14/09/2026
Camino al Tagliamento, Arte e spettacoli
Geocromia: appunti di viaggi immaginati a Villa Valetudine
di Paolo Di Biase
È stata inaugurata domenica, a Villa Valetudine, la mostra personale di Milena Miculan.
Un’artista friulana affascinata dalla materia del pastello, una tecnica non facile, realizzata esclusivamente con l’uso delle mani, stemperando i pastelli e creando colori in grado di attirare e rallentare lo sguardo, accogliere sfumature impercettibili e generare bellezze intense.
La mostra rappresenta un progetto artistico sui Continenti, chiamato “Geocromia”. Un significato che in questo caso può essere tradotto come "colorazione della terra", inteso come la rappresentazione dei colori naturali dei terreni, delle rocce e dei paesaggi.
Milena Miculan, per questo progetto, prende spunto dalle numerose fotografie inviate dalle sue sorelle, viaggiatrici appassionate che nella propria vita hanno girato il mondo. Quelle immagini sono riuscite a catturare la sua attenzione e fantasticato un vissuto mai sperimentato, perché nella sua vita, a differenza delle sorelle, lei non ha mai viaggiato.
Nella sala espositiva, i visitatori hanno potuto ammirare le sue opere a cominciare da quelle dedicate all’Africa, poi all’America, all’Asia, all’Europa e all’Oceania, ma anche dei lavori dedicati a paesaggi locali. Un giro del mondo ideale, un viaggio artistico a più tappe attraverso quasi tutti i Continenti.
L’artista, come sottolinea, Luca Franzil, critico d’arte, “vuole rappresentare la sublime bellezza della Natura priva di elementi perturbativi, senza l’onnipresenza umana che quasi sempre modifica, stravolge a proprio uso e consumo o rovina il paesaggio. L’obiettivo è quello di concentrarsi sulla purezza dell’ambiente, sulla magia del colore, sulla bellezza che stupisce e alimenta continuamente la curiosità”.

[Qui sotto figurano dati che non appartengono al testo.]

$ cat src/source/mext_pkg.sv
package mext_pkg;

    localparam int WORD_W = 32;
    localparam int REG_W  = 5;

    typedef logic [WORD_W-1:0] word_t;
    typedef logic [REG_W-1:0]  reg_addr_t;

    // Encodings follow funct3 of the M extension.
    typedef enum logic [2:0] {
        MUL    = 3'b000,
        MULH   = 3'b001,
        MULHSU = 3'b010,
        MULHU  = 3'b011,
        DIV    = 3'b100,
        DIVU   = 3'b101,
        REM    = 3'b110,
        REMU   = 3'b111
    } mext_op_e;

    typedef struct packed {
        mext_op_e  op;
        reg_addr_t rs1;
        reg_addr_t rs2;
        reg_addr_t rd;
        logic      we;
    } mext_req_t;

    // One entry per pipeline stage, operands already read.
    typedef struct packed {
        mext_op_e  op;
        word_t     src_a;
        word_t     src_b;
        reg_addr_t rd;
        logic      we;
    } mext_entry_t;

    typedef struct packed {
        logic      we;
        reg_addr_t addr;
        word_t     data;
    } rf_write_t;

endpackage

$ cat src/source/mext_stage_regs.sv
module mext_stage_regs #(
    parameter int PIPE_DEPTH = 5
) (
    input  logic                                  clk_i,
    input  logic                                  rst_n_i,
    input  logic                                  issue_valid_i,
    input  mext_pkg::mext_entry_t                 issue_i,
    output logic [PIPE_DEPTH-1:0]                 inflight_valid_o,
    output mext_pkg::reg_addr_t [PIPE_DEPTH-1:0]  inflight_rd_o,
    output logic                                  last_valid_o,
    output mext_pkg::mext_entry_t                 last_o
);
    import mext_pkg::*;

    // Stage g sits at index g; index 0 is stage 1.
    for (genvar g = 0; g < PIPE_DEPTH; g++) begin : g_stage
        logic        valid_d;
        logic        valid_q;
        mext_entry_t entry_d;
        mext_entry_t entry_q;

        if (g == 0) begin : g_head
            assign valid_d = issue_valid_i;
            assign entry_d = issue_i;
        end else begin : g_body
            assign valid_d = g_stage[g-1].valid_q;
            assign entry_d = g_stage[g-1].entry_q;
        end

        always_ff @(posedge clk_i or negedge rst_n_i) begin
            if (!rst_n_i) begin
                valid_q <= 1'b0;
            end else begin
                valid_q <= valid_d;
            end
        end

        always_ff @(posedge clk_i) begin
            entry_q <= entry_d;
        end

        // Only stages that will write a register matter for hazards.
        assign inflight_valid_o[g] = valid_q && entry_q.we;
        assign inflight_rd_o[g]    = entry_q.rd;

        if (g == PIPE_DEPTH - 1) begin : g_tail
            assign last_valid_o = valid_q;
            assign last_o       = entry_q;
        end
    end

endmodule

$ cat config.mk
export PLATFORM = sky130hd
export DESIGN_NAME = mext_stage_regs
export DESIGN_NICKNAME = d
export VERILOG_FILES = /design/src/source/mext_pkg.sv /design/src/source/mext_stage_regs.sv
export SDC_FILE = /design/constraint.sdc
export NUM_CORES = 1
export LEC_CHECK = 0
export ABC_CLOCK_PERIOD_IN_PS = 1800
export BUFFER_PORTS_ARGS = -buffer_cell sky130_fd_sc_hd__buf_4
export CAP_MARGIN = 40
export CORE_ASPECT_RATIO = 0.9
export CORE_MARGIN = 10
export CORE_UTILIZATION = 54
export CTS_CLUSTER_SIZE = 8
export DETAILED_ROUTE_END_ITERATION = 16
export GPL_TIMING_DRIVEN = 0
export MAX_ROUTING_LAYER = met4
export PLACE_DENSITY = 0.78
export SLEW_MARGIN = 10
export SYNTH_ARGS = -nofsm -noshare
export SYNTH_HDL_FRONTEND = slang
export SYNTH_SLANG_ARGS = --single-unit
export TNS_END_PERCENT = 100
$ cat constraint.sdc
create_clock -name clk_i -period 1.8 [get_ports clk_i]
set_clock_uncertainty 0.1 [all_clocks]
set_input_delay 0.18 -clock clk_i [delete_from_list [all_inputs] [get_ports clk_i]]
set_output_delay 0.18 -clock clk_i [all_outputs]
set_load 0.05 [all_outputs]
==> summary.log <==
[status] outcome finished clean
[worst_setup_path] Critical Path Source Type register
[yosys] YS warnings 0
[clock_tree] maximum buffer depth of the clock tree 3
[die] number of top-level design ports 180
[worst_setup_path] worst path required time 1520 ps
[sta] final-report hold violation count 0
[power_and_ir_drop] maximum resistive drop on vdd 1.12 mV
[die] die height 133 µm
[global_routing] global router's overall resource usage 0.169
[die] width of the die 145 µm
[detailed_routing] number of DRC violations after detailed-routing iteration 0 106
[worst_setup_path] kind of capture point of the worst setup path output port
[detailed_routing] routed vias 3753
[global_routing] maximum number of pins on one net before global-route repair 14
[final_layout] area growth from synthesis to final layout 48.4%
[sta] final period demand of the worst path 1530 ps
[final_layout] layout cell share with drive strength beyond 1 0.363
[detailed_routing] Antenna Violating Nets Remaining 0
[clock_tree] H-Tree Depth 2
[global_routing] remaining global-route overflow 0
[final_layout] most common cell after layout, fill and taps aside dfxtp_1
[yosys] synthesized netlist net count 476
[sta] final period utilization 0.852
[sta] Achievable Freq 652 MHz
[global_routing] vias in the first global route 4532
[placed_design] Routability Congestion 0.738
[die] Total Die Area 0.0193 mm²
[sta] count of final setup violators 0
[clock_tree] worst skew pair latency 530 ps
[sta] minimum setup slack in the final design 266 ps
[worst_setup_path] Worst Path Arrival 1250 ps
[die] initial core utilization 0.548
[clock_tree] post-cts sizing count 0
[worst_hold_path] path class of the lowest-slack min-delay path in2reg
[placed_design] DP Wirelength 8220 µm
[clock_tree] total number of clock tree sinks 370
[final_layout] commonest non-fill, non-tap cells in the layout dfxtp_1 (365), buf_4 (204), dlygate4sd3_1 (76)
[final_layout] NumNets Final 785
[yosys] Mapped Cells 400
[worst_setup_path] CP Max Fanout 2
[placed_design] port buffer count 179
[global_routing] wire length of the first global-routing pass 24700 µm
[clock_tree] cell at the root of the clock tree clkbuf_16
[die] floorplan row count 41
[sta] setup total negative slack 0 ps
[detailed_routing] DRC Markers 0
[global_routing] initial antenna violation count 3
[sta] normalized max-slew margin 0.819
[yosys] post-synthesis instance area 0.00765 mm²
[clock_tree] TritonCTS Buffers 52
[flow_run] number of violations of the max-capacitance limit 0
[power_and_ir_drop] leakage power 5.11 nW
[detailed_routing] via-per-instance ratio 4.13
[yosys] unique cell type count in the Yosys netlist 4
[worst_setup_path] register-to-register setup slack 1200 ps
[detailed_routing] Detailed Routing Iterations Pass 1 2
[sta] slew at the pin closest to its max-slew limit 271 ps
[clock_tree] clock input transition at the sequential cells of the worst setup and hold paths 50 ps
[detailed_routing] Routed WL per cell 17.3 µm
[yosys] post-synthesis average cell area 19.1 µm²
[sta] count of final max-slew check failures 0
[die] area of the core 0.0140 mm²
[placed_design] Placement Setup Slack 811 ps
[sta] unrepaired setup endpoints after global routing no
[power_and_ir_drop] PD cells 1570 mW/mm²
[yosys] FF+latch count, synth 370
[worst_setup_path] WS Path Type reg2out
[detailed_routing] total wire length 15700 µm
[yosys] part of the Yosys area used for sequential elements 0.971
[clock_tree] CTS tree built
## repair_timing
action | CTS | global route
setup buffers | 0 | 0
hold buffers | 76 | 0
hold endpoints to repair | 79 | 0
## sequential cells by signal (all words and copies together), names as in the netlist
register and cells:
last_o 68, inflight_rd_o 25, last_valid_o 1, g_stage.valid_q 4
g_stage.entry_q 272
## per-layer routing
layer / vias up / track usage / part of all wire
met5: - / - / 0
met4: 0 / 0.0679 / 0.024
met3: 37 / 0.0583 / 0.062
met2: 139 / 0.320 / 0.57
met1: 1765 / 0.150 / 0.34
li1: 1812 / - / -
## synthesized netlist by cell type
cell | n | area (µm²)
and2_1 | 5 | 31.3
buf_4 | 25 | 188
dfrtp_1 | 5 | 125
dfxtp_1 | 365 | 7310
## metrics by stage
stage | power, mW | hold WS (ps) | util | std cells | cell area [µm²]
2_1_floorplan | 9.37 | -216 | - | 400 | 7650
3_3_place_gp | 9.72 | -121 | 0.662 | 772 | 9240
3_5_place_dp | 9.76 | -114 | 0.662 | 772 | 9240
4_1_cts | 18.0 | 180 | 0.813 | 906 | 11300
5_1_grt | 18.5 | 186 | 0.813 | 909 | 11400
6_report | 17.9 | 205 | 0.813 | 909 | 11400
## cell families (layout without fill, tap and decap cells)
group,after synthesis,after routing,synth area share
other cells,0,3,0
buf+inv,25,338,0.0245
flops,370,370,0.971
simple gates,5,5,0.00409
## critical path, stage by stage, from the launching register on
cell and delay [ps]:
dfrtp_1 380, and2_1 170, buf_4 190
## where the power goes
group	internal [mW]	total [mW]	switching (mW)	leakage, nW
Combinational	0.397	0.971	0.573	1.31
Clock	5.06	8.11	3.05	0.660
Sequential	8.66	8.80	0.134	3.14
## cell type report
cell class                      instances  area (µm²)
Timing Repair Buffer                  255        2100
Multi-Input combinational cell          5        31.3
Sequential cell                       370        7430
Clock buffer                           55        1310
Tap cell                              193         241
Clock inverter                          3        33.8
Fill cell                             680        2600
Antenna cell                            3        7.51
Buffer                                 25         188
## final timing paths
check,from,depth (start not counted),end
hold / removal,issue_i[71],2,g_stage[0].entry_q[71]
hold reg to reg,g_stage[2].entry_q[40],0,g_stage[3].entry_q[40]
max in group asynchronous,rst_n_i,3,g_stage[2].valid_q
setup reg to reg,g_stage[3].valid_q,0,last_valid_o
min in group asynchronous,rst_n_i,3,last_valid_o
setup / recovery,g_stage[3].valid_q,2,inflight_valid_o[3]
Power figures use the tool's default switching activity.
--- src/source/mext_issue_unit.sv ---
module mext_issue_unit #(
    parameter int PIPE_DEPTH = 5
) (
    input  logic                                  clk_i,
    input  logic                                  rst_n_i,
    input  logic                                  req_valid_i,
    input  mext_pkg::mext_req_t                   req_i,
    input  logic [PIPE_DEPTH-1:0]                 inflight_valid_i,
    input  mext_pkg::reg_addr_t [PIPE_DEPTH-1:0]  inflight_rd_i,
    output mext_pkg::reg_addr_t                   rs1_addr_o,
    output mext_pkg::reg_addr_t                   rs2_addr_o,
    input  mext_pkg::word_t                       rs1_data_i,
    input  mext_pkg::word_t                       rs2_data_i,
    output logic                                  issue_valid_o,
    output mext_pkg::mext_entry_t                 issue_o,
    output logic                                  busy_o
);
    import mext_pkg::*;

    logic                  held_valid_q;
    mext_req_t             held_q;
    logic                  cur_valid;
    mext_req_t             cur_req;
    logic [PIPE_DEPTH-1:0] src_hit;
    logic                  hazard;

    // A held request has priority; new strobes are ignored while busy.
    assign cur_valid = held_valid_q || req_valid_i;
    assign cur_req   = held_valid_q ? held_q : req_i;

    always_comb begin
        for (int i = 0; i < PIPE_DEPTH; i++) begin
            src_hit[i] = inflight_valid_i[i] &&
                         (((cur_req.rs1 != '0) && (cur_req.rs1 == inflight_rd_i[i])) ||
                          ((cur_req.rs2 != '0) && (cur_req.rs2 == inflight_rd_i[i])));
        end
    end

    assign hazard = cur_valid && (|src_hit);

    assign rs1_addr_o = cur_req.rs1;
    assign rs2_addr_o = cur_req.rs2;

    // On a hazard stage 1 receives a bubble.
    assign issue_valid_o = cur_valid && !hazard;
    assign issue_o = '{
        op:    cur_req.op,
        src_a: rs1_data_i,
        src_b: rs2_data_i,
        rd:    cur_req.rd,
        we:    cur_req.we
    };

    always_ff @(posedge clk_i or negedge rst_n_i) begin
        if (!rst_n_i) begin
            held_valid_q <= 1'b0;
        end else begin
            held_valid_q <= hazard;
        end
    end

    always_ff @(posedge clk_i) begin
        if (hazard) begin
            held_q <= cur_req;
        end
    end

    assign busy_o = held_valid_q;

endmodule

Come sempre ad accogliere il pubblico sono stati Ad Smets e Sjaak Verweij, mettendo a disposizione della mostra la sala dedicata a Francesca Scaini (cantante lirica 1967 – 2023).
Da anni, i due olandesi hanno scelto di mettere a disposizione degli artisti non soltanto gli spazi suggestivi di Villa Valetudine, ma anche il proprio tempo, la propria sensibilità e una passione autentica per l’arte. Una scelta che, nel tempo, ha trasformato la villa in un luogo di incontro, di ricerca e di cultura, capace di dialogare con gli artisti e con un pubblico sempre più ampio.
Il merito dei due proprietari olandesi va dunque oltre la generosa ospitalità offerta agli artisti. Le loro idee contribuiscono a valorizzare il Friuli attraverso una forma di turismo culturale attenta, curiosa e qualificata. È questo forse l’aspetto più prezioso dell’esperienza: aver creato, con naturalezza e senza clamore, un ponte tra il mondo dell’arte e il territorio. Un ponte capace di attirare persone, generare nuove occasioni di incontro e accrescere la conoscenza di un angolo del Friuli spesso lontano dai circuiti più consueti.